By Prasun Sonwalkar, IANS
London : The Dalai Lama has extended his support to a major 10-year research project at the University of St. Andrews, Scotland, that will explore the close relationship between religion and politics in Tibet.
The project is considered to be the largest historical project in the world on the subject, and will be led by Mario Aguilar of the university’s School of Divinity. The focus will be on developments in Tibetan Buddhism between 1931 and the early years of the 21st century.
Entitled ‘Religion and Politics in Tibet 1931-2009’, the study will be completed in 2017 with the publication of a series of monographs. The current office of the Dalai Lama, himself an honorary graduate of St. Andrews (1993), has written to express its support of the project.
University sources told IANS that the multi-disciplinary project will look at aspects of historiography, social anthropology, international relations and comparative religion. It will also look at the challenges facing the next (15th) Dalai Lama.
Aguilar, who is chair of Religion and Politics and director of the Centre for the Study of Religion and Politics (CSRP) at St. Andrews, said: “The brief period of complete independence of Tibet from China (1931-1950) was marked by the finding of the 14th Dalai Lama in 1935, the reincarnation of the previous Dalai Lama, a very significant moment that was to mark an insider-outsider perspective in the history of religion in Tibet after the Dalai Lama’s self-exile in India of 1959.
“Since then China has annexed Tibet as an autonomous region of China and has even restored some of the Tibetan monasteries destroyed in the hundreds within the period of the Chinese Cultural Revolution.
“The question that remains unanswered for the future is how Tibetans are going to manage religion and politics as two geographically separated entities within a Tibetan Buddhist practice that incorporates past histories and a Tibetan region that remains part of contemporary China: both on the path to human Enlightenment in different ways.
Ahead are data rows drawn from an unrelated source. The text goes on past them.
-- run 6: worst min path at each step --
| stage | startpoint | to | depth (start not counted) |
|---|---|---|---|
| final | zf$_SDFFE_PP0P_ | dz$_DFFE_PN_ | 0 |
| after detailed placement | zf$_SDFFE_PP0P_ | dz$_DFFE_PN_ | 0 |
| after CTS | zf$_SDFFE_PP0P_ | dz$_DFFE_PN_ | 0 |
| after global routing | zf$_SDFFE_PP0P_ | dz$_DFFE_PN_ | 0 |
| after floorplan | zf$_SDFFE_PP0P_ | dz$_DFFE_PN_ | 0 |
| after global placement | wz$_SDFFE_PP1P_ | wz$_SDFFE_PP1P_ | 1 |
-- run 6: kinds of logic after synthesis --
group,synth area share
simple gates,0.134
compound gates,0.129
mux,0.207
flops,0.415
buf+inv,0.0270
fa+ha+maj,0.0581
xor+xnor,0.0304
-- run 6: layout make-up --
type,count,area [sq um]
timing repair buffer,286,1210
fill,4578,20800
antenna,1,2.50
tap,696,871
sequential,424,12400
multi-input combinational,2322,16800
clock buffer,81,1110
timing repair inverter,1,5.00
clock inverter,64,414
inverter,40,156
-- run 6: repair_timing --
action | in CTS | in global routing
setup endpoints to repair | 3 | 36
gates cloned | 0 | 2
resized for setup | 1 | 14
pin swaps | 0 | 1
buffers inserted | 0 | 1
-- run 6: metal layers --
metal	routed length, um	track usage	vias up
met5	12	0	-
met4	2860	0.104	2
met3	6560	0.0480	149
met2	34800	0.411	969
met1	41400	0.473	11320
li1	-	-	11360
This is an optimization exercise on Yosys and OpenROAD, whose aim is small area, not a production implementation.
In this exercise RTL edits were held to simulation tests only and were not proved equivalent to the original.
Power is estimated from default activity; no workload was simulated.

`config.mk`:
```
export PLATFORM = sky130hd
export DESIGN_NAME = arbotix_busctl
export DESIGN_NICKNAME = arbotix_busctl
export VERILOG_FILES = /design/flow/design.v
export SDC_FILE = /design/flow/constraint.sdc
export NUM_CORES = 4
export LEC_CHECK = 0
export CAP_MARGIN = 20
export CORE_MARGIN = 2
export CORE_UTILIZATION = 40
export SLEW_MARGIN = 20
```
`constraint.sdc`:
```
create_clock -name core_clock -period 10.0 [get_ports {clk}]
set_input_delay 2.0000 -clock core_clock [delete_from_list [all_inputs] [get_ports {clk}]]
set_output_delay 2.0000 -clock core_clock [all_outputs]
set_load 0.01 [all_outputs]
```
`design.v`:
```
module arbotix_uart_rx (
  input  wire        clk,
  input  wire        rst_n,
  input  wire [15:0] baud_gen,
  input  wire        rxd,
  output reg         byte_valid,
  output reg  [7:0]  byte_data
);
  localparam [1:0] R_IDLE  = 2'd0;
  localparam [1:0] R_START = 2'd1;
  localparam [1:0] R_DATA  = 2'd2;
  localparam [1:0] R_STOP  = 2'd3;
  reg        rxd_s1, rxd_s2;
  reg [1:0]  state;
  reg [18:0] tmr;
  reg [2:0]  bitn;
  reg [7:0]  shreg;
  wire [18:0] bit_period_m1  = {baud_gen, 3'b111};         
  wire [18:0] half_period_m1 = {1'b0, baud_gen, 2'b11};    
  always @(posedge clk) begin
    if (!rst_n) begin
      rxd_s1 <= 1'b1;
      rxd_s2 <= 1'b1;
    end else begin
      rxd_s1 <= rxd;
      rxd_s2 <= rxd_s1;
    end
  end
  always @(posedge clk) begin
    if (!rst_n) begin
      state      <= R_IDLE;
      tmr        <= 19'd0;
      bitn       <= 3'd0;
      shreg      <= 8'd0;
      byte_valid <= 1'b0;
      byte_data  <= 8'd0;
    end else begin
      byte_valid <= 1'b0;
      case (state)
        R_IDLE: begin
          if (!rxd_s2) begin
            tmr   <= half_period_m1;
            state <= R_START;
          end
        end
        R_START: begin
          if (tmr == 19'd0) begin
            if (!rxd_s2) begin
              tmr   <= bit_period_m1;
              bitn  <= 3'd0;
              state <= R_DATA;
            end else begin
              state <= R_IDLE;         
            end
          end else begin
            tmr <= tmr - 19'd1;
          end
        end
        R_DATA: begin
          if (tmr == 19'd0) begin
            shreg <= {rxd_s2, shreg[7:1]};
            tmr   <= bit_period_m1;
            bitn  <= bitn + 3'd1;
            if (bitn == 3'd7)
              state <= R_STOP;
          end else begin
            tmr <= tmr - 19'd1;
          end
        end
        R_STOP: begin
          if (tmr == 19'd0) begin
            byte_valid <= 1'b1;
            byte_data  <= shreg;
            state      <= R_IDLE;
          end else begin
            tmr <= tmr - 19'd1;
          end
        end
      endcase
    end
  end
endmodule
module arbotix_busctl (
  input  wire       clk,
  input  wire       rst_n,
  input  wire [8:0] h_addr,
  input  wire [7:0] h_wdata,
  input  wire       h_we,
  input  wire       h_re,
  output reg  [7:0] h_rdata,
  output wire       irq,
  output wire       txd,
  input  wire       rxd,
  output wire       tx_en,
  output wire       rx_en,
  output wire       seg_en
);
  localparam [7:0] CAP_DEPTH = 8'd32;
  localparam [7:0] SEG_COUNT = 8'd1;
  localparam [7:0] C_SET_TX     = 8'h01;
  localparam [7:0] C_SET_TX_ALL = 8'h02;
  localparam [7:0] C_SET_RX     = 8'h03;
  localparam [7:0] C_SEND       = 8'h04;
  localparam [7:0] C_RECV       = 8'h05;
  localparam [7:0] C_INIT       = 8'h06;
  localparam [7:0] C_READ       = 8'h10;
  localparam [7:0] C_WRITE      = 8'h11;
  localparam [7:0] C_REG_WRITE  = 8'h12;
  localparam [7:0] C_ACTION     = 8'h13;
  localparam [7:0] C_PING       = 8'h14;
  localparam [7:0] C_DEV_RESET  = 8'h15;
  localparam [2:0] E_NONE    = 3'd0;
  localparam [2:0] E_BUSY    = 3'd1;
  localparam [2:0] E_BADCMD  = 3'd2;
  localparam [2:0] E_BADID   = 3'd3;
  localparam [2:0] E_BADW    = 3'd4;
  localparam [2:0] E_BADPC   = 3'd5;
  localparam [2:0] E_BADEXP  = 3'd6;
  localparam [2:0] E_NOTTX   = 3'd7;
  localparam [3:0] S_IDLE   = 4'd0;
  localparam [3:0] S_SETTX  = 4'd1;
  localparam [3:0] S_PUT    = 4'd2;
  localparam [3:0] S_RX1    = 4'd3;
  localparam [3:0] S_RX2    = 4'd4;
  localparam [3:0] S_RX3    = 4'd5;
  localparam [3:0] S_RSETUP = 4'd6;
  localparam [3:0] S_POLL   = 4'd7;
  localparam [3:0] S_CHECK  = 4'd8;
  localparam [3:0] S_INIT   = 4'd9;
  reg [7:0]  cmd_code;
  reg        st_done, st_result, st_cmd_err, st_ovf, st_le_valid;
  reg [1:0]  st_rx_cause;
  reg        ctrl_done_ie, ctrl_wr_reply;
  reg [2:0]  err_cause;
  reg [7:0]  op_id, op_addr, op_width, op_val_lo, op_val_hi;
  reg [7:0]  op_instr, op_pcount, op_explen;
  reg [15:0] rval;
  reg [7:0]  last_error;
  reg        line_tx_en, line_rx_en;
  reg        thr_full, tsr_busy;
  reg        seg_en_r;
  reg [7:0]  wr_idx, tx_idx, rx_bcount, rx_offset;
  reg [7:0]  baud_lo, baud_hi, settle_bits, timeout_lo, timeout_hi, poll_div;
  reg [7:0]  param     [0:31];
  reg [7:0]  frame     [0:31];
  reg [2:0]  seg_table [0:254];
  reg [7:0]  cap_buf   [0:31];
  reg [15:0] baud_gen;
  reg [3:0]  seq;
  reg [7:0]  l_cmd, l_id, l_addr, l_width, l_instr, l_pcount, l_explen;
  reg [15:0] l_val;
  reg [7:0]  l_param [0:31];
  reg        l_route, l_wr_reply;
  reg [7:0]  l_settle;
  reg [15:0] l_timeout, l_baud;
  reg [5:0]  put_idx;
  reg [7:0]  tx_cks;
  reg [18:0] settle_tmr;
  reg [7:0]  settle_left;
  reg [7:0]  bcount, offset;
  reg [15:0] polls;
  reg [7:0]  rx_sum;
  reg [7:0]  poll_tmr;
  reg [7:0]  thr;
  reg [8:0]  tx_sh;
  reg [3:0]  tx_bit;
  reg [18:0] tx_tmr;
  reg        txd_r;
  wire       rx_byte_valid;
  wire [7:0] rx_byte;
  wire [18:0] bit_period_m1 = {baud_gen, 3'b111};
  wire busy = (seq != S_IDLE);
  assign irq    = st_done & ctrl_done_ie;
  assign txd    = txd_r;
  assign tx_en  = line_tx_en;
  assign rx_en  = line_rx_en;
  assign seg_en = seg_en_r;
  arbotix_uart_rx u_rx (
    .clk        (clk),
    .rst_n      (rst_n),
    .baud_gen   (baud_gen),
    .rxd        (rxd),
    .byte_valid (rx_byte_valid),
    .byte_data  (rx_byte)
  );
  wire host_cmd_wr = h_we && (h_addr == 9'h000);
  wire [7:0] c = h_wdata;
  wire c_defined = (c >= C_SET_TX && c <= C_INIT) || (c >= C_READ && c <= C_DEV_RESET);
  wire c_uses_id = (c == C_SET_TX) || (c == C_SET_RX) || (c == C_SEND) ||
                   (c >= C_READ && c <= C_DEV_RESET);
  wire c_uses_w  = (c == C_READ) || (c == C_WRITE) || (c == C_REG_WRITE);
  reg [2:0] v_cause;
  always @(*) begin
    if (!c_defined)                                  v_cause = E_BADCMD;
    else if (c_uses_id && op_id == 8'hFF)            v_cause = E_BADID;
    else if (c_uses_w && op_width != 8'd1 && op_width != 8'd2) v_cause = E_BADW;
    else if (c == C_SEND && op_pcount > 8'd32)       v_cause = E_BADPC;
    else if (c == C_RECV && op_explen > CAP_DEPTH)   v_cause = E_BADEXP;
    else if (c == C_SEND && !line_tx_en)             v_cause = E_NOTTX;
    else                                             v_cause = E_NONE;
  end
  wire [2:0] id_seg = (op_id == 8'hFF) ? 3'd0 : seg_table[op_id];
  wire       id_route = ({5'd0, id_seg} < SEG_COUNT);
  reg [3:0] first_step;
  always @(*) begin
    case (c)
      C_SET_TX, C_SET_TX_ALL: first_step = S_SETTX;
      C_SET_RX:               first_step = S_RX1;
      C_SEND:                 first_step = S_PUT;
      C_RECV:                 first_step = S_RSETUP;
      C_INIT:                 first_step = S_INIT;
      default:                first_step = S_SETTX;
    endcase
  end
  wire accept = host_cmd_wr && !busy && (v_cause == E_NONE);
  reg [7:0] wire_op;
  always @(*) begin
    case (l_cmd)
      C_READ:      wire_op = 8'h02;
      C_WRITE:     wire_op = 8'h03;
      C_REG_WRITE: wire_op = 8'h04;
      C_ACTION:    wire_op = 8'h05;
      C_PING:      wire_op = 8'h01;
      C_DEV_RESET: wire_op = 8'h06;
      default:     wire_op = l_instr;    
    endcase
  end
  wire is_send  = (l_cmd == C_SEND);
  wire is_write = (l_cmd == C_WRITE) || (l_cmd == C_REG_WRITE);
  wire is_rxwr  = is_write || (l_cmd == C_ACTION) || (l_cmd == C_DEV_RESET);
  reg [7:0] n_params;
  always @(*) begin
    if (is_send)               n_params = l_pcount;
    else if (l_cmd == C_READ)  n_params = 8'd2;
    else if (is_write)         n_params = 8'd1 + l_width;
    else                       n_params = 8'd0;
  end
  wire [7:0] pidx = {2'b00, put_idx} - 8'd5;
  reg  [7:0] param_byte;
  always @(*) begin
    if (is_send)
      param_byte = l_param[pidx[4:0]];
    else if (pidx == 8'd0)
      param_byte = l_addr;
    else if (pidx == 8'd1)
      param_byte = (l_cmd == C_READ) ? l_width : l_val[7:0];
    else
      param_byte = l_val[15:8];
  end
  wire last_put = ({2'b00, put_idx} == n_params + 8'd5);
  reg  [7:0] put_byte;
  always @(*) begin
    if (put_idx == 6'd0 || put_idx == 6'd1) put_byte = 8'hFF;
    else if (put_idx == 6'd2)               put_byte = l_id;
    else if (put_idx == 6'd3)               put_byte = n_params + 8'd2;
    else if (put_idx == 6'd4)               put_byte = wire_op;
    else if (last_put)                      put_byte = ~tx_cks;
    else                                    put_byte = param_byte;
  end
  reg [7:0] rx_explen;
  always @(*) begin
    if (l_cmd == C_RECV)      rx_explen = l_explen;
    else if (l_cmd == C_READ) rx_explen = 8'd6 + l_width;
    else                      rx_explen = 8'd6;
  end
  wire [7:0]  ppos      = bcount + offset;
  wire        have_byte = (wr_idx > ppos);
  wire [7:0]  pbyte     = cap_buf[ppos[4:0]];
  wire        discard   = ((bcount == 8'd0) && (pbyte != 8'hFF)) ||
                          ((bcount == 8'd2) && (pbyte == 8'hFF));
  wire [16:0] polls_inc = {1'b0, polls} + 17'd1;
  wire [16:0] tmo_lim   = (l_timeout == 16'd0) ? 17'd1 : {1'b0, l_timeout};
  wire        poll_now  = (seq == S_POLL) && (bcount != rx_explen) && (poll_tmr == 8'd0);
  wire        accept_b  = poll_now && have_byte;
  wire        sum_ok    = (rx_sum == 8'hFF);
  wire capture = rx_byte_valid && line_rx_en && seg_en_r;
  always @(posedge clk) begin
    if (!rst_n) begin
      cmd_code      <= 8'h00;
      st_done       <= 1'b0;
      st_result     <= 1'b0;
      st_rx_cause   <= 2'b00;
      st_cmd_err    <= 1'b0;
      st_ovf        <= 1'b0;
      st_le_valid   <= 1'b0;
      ctrl_done_ie  <= 1'b0;
      ctrl_wr_reply <= 1'b0;
      err_cause     <= 3'd0;
      op_id         <= 8'h00;
      op_addr       <= 8'h00;
      op_width      <= 8'h00;
      op_val_lo     <= 8'h00;
      op_val_hi     <= 8'h00;
      op_instr      <= 8'h00;
      op_pcount     <= 8'h00;
      op_explen     <= 8'h00;
      rval          <= 16'h0000;
      line_tx_en    <= 1'b0;
      line_rx_en    <= 1'b0;
      seg_en_r      <= 1'b0;
      wr_idx        <= 8'd0;
      tx_idx        <= 8'd0;
      rx_bcount     <= 8'd0;
      rx_offset     <= 8'd0;
      baud_lo       <= 8'h00;
      baud_hi       <= 8'h00;
      settle_bits   <= 8'd20;
      timeout_lo    <= 8'hE8;
      timeout_hi    <= 8'h03;
      poll_div      <= 8'd15;
      baud_gen      <= 16'h0000;
      seq           <= S_IDLE;
      thr_full      <= 1'b0;
    end else begin
      if (h_we) begin
        case (h_addr)
          9'h001: begin
            if (h_wdata[1]) st_done <= 1'b0;
            if (h_wdata[5]) begin st_cmd_err <= 1'b0; err_cause <= 3'd0; end
            if (h_wdata[6]) st_ovf <= 1'b0;
          end
          9'h002: begin ctrl_done_ie <= h_wdata[0]; ctrl_wr_reply <= h_wdata[1]; end
          9'h004: op_id       <= h_wdata;
          9'h005: op_addr     <= h_wdata;
          9'h006: op_width    <= h_wdata;
          9'h007: op_val_lo   <= h_wdata;
          9'h008: op_val_hi   <= h_wdata;
          9'h009: op_instr    <= h_wdata;
          9'h00A: op_pcount   <= h_wdata;
          9'h00B: op_explen   <= h_wdata;
          9'h018: baud_lo     <= h_wdata;
          9'h019: baud_hi     <= h_wdata;
          9'h01A: settle_bits <= h_wdata;
          9'h01B: timeout_lo  <= h_wdata;
          9'h01C: timeout_hi  <= h_wdata;
          9'h01D: poll_div    <= h_wdata;
          default: ;
        endcase
      end
      if (host_cmd_wr) begin
        if (busy) begin
          st_cmd_err <= 1'b1;
          err_cause  <= E_BUSY;
        end else begin
          cmd_code    <= c;
          st_done     <= 1'b0;
          st_result   <= 1'b0;
          st_rx_cause <= 2'b00;
          if (v_cause != E_NONE) begin
            st_cmd_err <= 1'b1;
            err_cause  <= v_cause;
            st_done    <= 1'b1;
            st_result  <= 1'b1;
          end else begin
            seq <= first_step;
          end
        end
      end
      if (capture) begin
        if (wr_idx < CAP_DEPTH)
          wr_idx <= wr_idx + 8'd1;
        else
          st_ovf <= 1'b1;
      end
      if (thr_full && !tsr_busy)
        thr_full <= 1'b0;
      case (seq)
        S_SETTX: begin
          line_rx_en <= 1'b0;
          line_tx_en <= 1'b1;
          seg_en_r   <= (l_cmd == C_SET_TX_ALL) ? 1'b1 : l_route;
          wr_idx     <= 8'd0;
          tx_idx     <= 8'd0;
          if (l_cmd == C_SET_TX || l_cmd == C_SET_TX_ALL) begin
            st_done     <= 1'b1;
            st_result   <= 1'b0;
            st_rx_cause <= 2'b00;
            seq         <= S_IDLE;
          end else begin
            seq <= S_PUT;
          end
        end
        S_PUT: begin
          if (!thr_full) begin
            thr_full <= 1'b1;
            tx_idx   <= tx_idx + 8'd1;
            if (last_put) begin
              if (is_send) begin
                st_done     <= 1'b1;
                st_result   <= 1'b0;
                st_rx_cause <= 2'b00;
                seq         <= S_IDLE;
              end else begin
                seq <= S_RX1;
              end
            end
          end
        end
        S_RX1: begin
          if (!thr_full)
            seq <= S_RX2;
        end
        S_RX2: begin
          if (settle_left == 8'd0)
            seq <= S_RX3;
          else if (settle_tmr == 19'd0 && settle_left == 8'd1)
            seq <= S_RX3;
        end
        S_RX3: begin
          if (l_settle < 8'd10 || !tsr_busy) begin
            line_tx_en <= 1'b0;
            seg_en_r   <= l_route;
            wr_idx     <= 8'd0;
            tx_idx     <= 8'd0;
            line_rx_en <= 1'b1;
            if (l_cmd == C_SET_RX || (is_rxwr && !l_wr_reply)) begin
              st_done     <= 1'b1;
              st_result   <= 1'b0;
              st_rx_cause <= 2'b00;
              seq         <= S_IDLE;
            end else begin
              seq <= S_RSETUP;
            end
          end
        end
        S_RSETUP: begin
          seq <= S_POLL;
        end
        S_POLL: begin
          if (bcount == rx_explen) begin
            seq <= S_CHECK;
          end else if (poll_tmr == 8'd0) begin
            if (!have_byte && polls_inc >= tmo_lim) begin
              rx_bcount   <= bcount;
              rx_offset   <= offset;
              if (l_cmd == C_READ) rval <= 16'hFFFF;
              st_done     <= 1'b1;
              st_result   <= 1'b1;
              st_rx_cause <= 2'b01;
              seq         <= S_IDLE;
            end
          end
        end
        S_CHECK: begin
          rx_bcount <= bcount;
          rx_offset <= offset;
          st_done   <= 1'b1;
          seq       <= S_IDLE;
          if (sum_ok) begin
            st_result   <= 1'b0;
            st_rx_cause <= 2'b00;
            if (l_cmd != C_RECV) begin
              last_error  <= frame[4];
              st_le_valid <= 1'b1;
            end
            if (l_cmd == C_READ)
              rval <= (l_width == 8'd1) ? {8'h00, frame[5]} : {frame[6], frame[5]};
          end else begin
            st_result   <= 1'b1;
            st_rx_cause <= 2'b10;
            if (l_cmd == C_READ) rval <= 16'hFFFF;
          end
        end
        S_INIT: begin
          if (!thr_full && !tsr_busy) begin
            baud_gen    <= l_baud;
            line_tx_en  <= 1'b0;
            line_rx_en  <= 1'b1;
            seg_en_r    <= 1'b1;
            wr_idx      <= 8'd0;
            tx_idx      <= 8'd0;
            st_done     <= 1'b1;
            st_result   <= 1'b0;
            st_rx_cause <= 2'b00;
            seq         <= S_IDLE;
          end
        end
        default: ;
      endcase
    end
  end
  integer i;
  always @(posedge clk) begin
    if (accept) begin
      l_cmd      <= c;
      l_id       <= op_id;
      l_addr     <= op_addr;
      l_width    <= op_width;
      l_val      <= {op_val_hi, op_val_lo};
      l_instr    <= op_instr;
      l_pcount   <= op_pcount;
      l_explen   <= op_explen;
      l_route    <= id_route;
      l_wr_reply <= ctrl_wr_reply;
      l_settle   <= settle_bits;
      l_timeout  <= {timeout_hi, timeout_lo};
      l_baud     <= {baud_hi, baud_lo};
      for (i = 0; i < 32; i = i + 1)
        l_param[i] <= param[i];
    end
  end
  always @(posedge clk) begin
    if (accept || seq == S_SETTX) begin
      put_idx <= 6'd0;
      tx_cks  <= 8'd0;
    end else if (seq == S_PUT && !thr_full) begin
      put_idx <= put_idx + 6'd1;
      if (put_idx >= 6'd2)
        tx_cks <= tx_cks + put_byte;
    end
  end
  always @(posedge clk) begin
    if (seq == S_RX1) begin
      settle_left <= l_settle;
      settle_tmr  <= bit_period_m1;
    end else if (seq == S_RX2) begin
      if (settle_tmr == 19'd0) begin
        settle_tmr  <= bit_period_m1;
        settle_left <= settle_left - 8'd1;
      end else begin
        settle_tmr <= settle_tmr - 19'd1;
      end
    end
  end
  always @(posedge clk) begin
    if (seq == S_RSETUP) begin
      bcount   <= 8'd0;
      offset   <= 8'd0;
      polls    <= 16'd0;
      rx_sum   <= 8'd0;
      poll_tmr <= poll_div;
    end else if (seq == S_POLL && bcount != rx_explen) begin
      if (poll_tmr != 8'd0) begin
        poll_tmr <= poll_tmr - 8'd1;
      end else begin
        poll_tmr <= poll_div;
        if (have_byte) begin
          polls <= 16'd0;
          if (discard) begin
            offset <= offset + 8'd1;
          end else begin
            bcount <= bcount + 8'd1;
            if (bcount >= 8'd2)
              rx_sum <= rx_sum + pbyte;
          end
        end else begin
          polls <= polls_inc[15:0];
        end
      end
    end
  end
  always @(posedge clk) begin
    if (accept_b)
      frame[bcount[4:0]] <= pbyte;
  end
  always @(posedge clk) begin
    if (rst_n && capture && wr_idx < CAP_DEPTH)
      cap_buf[wr_idx[4:0]] <= rx_byte;
  end
  always @(posedge clk) begin
    if (!rst_n) begin
      for (i = 0; i < 32; i = i + 1)
        param[i] <= 8'h00;
    end else if (h_we && h_addr[8:5] == 4'b0010) begin
      param[h_addr[4:0]] <= h_wdata;
    end
  end
  always @(posedge clk) begin
    if (!rst_n) begin
      for (i = 0; i < 255; i = i + 1)
        seg_table[i] <= 3'd0;
    end else if (h_we && h_addr[8] && h_addr[7:0] != 8'hFF) begin
      seg_table[h_addr[7:0]] <= h_wdata[2:0];
    end
  end
  always @(posedge clk) begin
    if (seq == S_PUT && !thr_full)
      thr <= put_byte;
  end
  always @(posedge clk) begin
    if (!rst_n) begin
      tsr_busy <= 1'b0;
      txd_r    <= 1'b1;
      tx_sh    <= 9'h1FF;
      tx_bit   <= 4'd0;
      tx_tmr   <= 19'd0;
    end else if (!tsr_busy) begin
      if (thr_full) begin
        tsr_busy <= 1'b1;
        txd_r    <= 1'b0;               
        tx_sh    <= {1'b1, thr};        
        tx_bit   <= 4'd0;
        tx_tmr   <= bit_period_m1;
      end
    end else begin
      if (tx_tmr == 19'd0) begin
        tx_tmr <= bit_period_m1;
        if (tx_bit == 4'd9) begin
          tsr_busy <= 1'b0;             
          txd_r    <= 1'b1;
        end else begin
          txd_r  <= tx_sh[0];
          tx_sh  <= {1'b1, tx_sh[8:1]};
          tx_bit <= tx_bit + 4'd1;
        end
      end else begin
        tx_tmr <= tx_tmr - 19'd1;
      end
    end
  end
  reg [7:0] rd;
  always @(*) begin
    rd = 8'h00;
    if (h_addr[8]) begin
      if (h_addr[7:0] != 8'hFF)
        rd = {5'd0, seg_table[h_addr[7:0]]};
    end else if (h_addr[7:5] == 3'b011) begin
      rd = frame[h_addr[4:0]];
    end else if (h_addr[7:5] == 3'b010) begin
      rd = param[h_addr[4:0]];
    end else begin
      case (h_addr[7:0])
        8'h00: rd = cmd_code;
        8'h01: rd = {st_le_valid, st_ovf, st_cmd_err, st_rx_cause, st_result, st_done, busy};
        8'h02: rd = {6'd0, ctrl_wr_reply, ctrl_done_ie};
        8'h03: rd = {5'd0, err_cause};
        8'h04: rd = op_id;
        8'h05: rd = op_addr;
        8'h06: rd = op_width;
        8'h07: rd = op_val_lo;
        8'h08: rd = op_val_hi;
        8'h09: rd = op_instr;
        8'h0A: rd = op_pcount;
        8'h0B: rd = op_explen;
        8'h0C: rd = rval[7:0];
        8'h0D: rd = rval[15:8];
        8'h0E: rd = last_error;
        8'h0F: rd = {4'd0, tsr_busy, thr_full, line_rx_en, line_tx_en};
        8'h10: rd = {7'd0, seg_en_r};
        8'h11: rd = wr_idx;
        8'h12: rd = tx_idx;
        8'h13: rd = rx_bcount;
        8'h14: rd = rx_offset;
        8'h15: rd = CAP_DEPTH;
        8'h16: rd = SEG_COUNT;
        8'h18: rd = baud_lo;
        8'h19: rd = baud_hi;
        8'h1A: rd = settle_bits;
        8'h1B: rd = timeout_lo;
        8'h1C: rd = timeout_hi;
        8'h1D: rd = poll_div;
        default: rd = 8'h00;
      endcase
    end
  end
  always @(posedge clk) begin
    if (h_re)
      h_rdata <= rd;
  end
endmodule
```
“This research project aims at covering the historical ground as to help answer such a question that will arise with the ageing of the 14th Dalai Lama and his future reincarnation.”
Over the next ten years, Aguilar will run a series of events and research projects in St Andrews. Specific projects will include ‘The History of the Lamas 1391-1935’, ‘Tibetan Buddhism’, ‘Independence of Religion 1931-1950’ and ‘The Restoration of the Monasteries’.
Central to the project is the study of ancient Tibetan Buddhist texts, Jesuit narratives of missions to Tibet and collections of lectures, writings and speeches by the Dalai Lama as well as a number of other Tibetan Studies documents and journals.
In 2009, Aguilar will visit the headquarters of the Dalai Lama in Dharamsala, where he will visit the Library of Tibetan Works and Archives.
Aguilar added: “Our aim is to provide a series which will comprise arguments by several previous studies that deal with single periods of Tibetan history during the 20th century and to provide a more complete series of scholarly work accessible to historians, political scientists and scholars of religion.”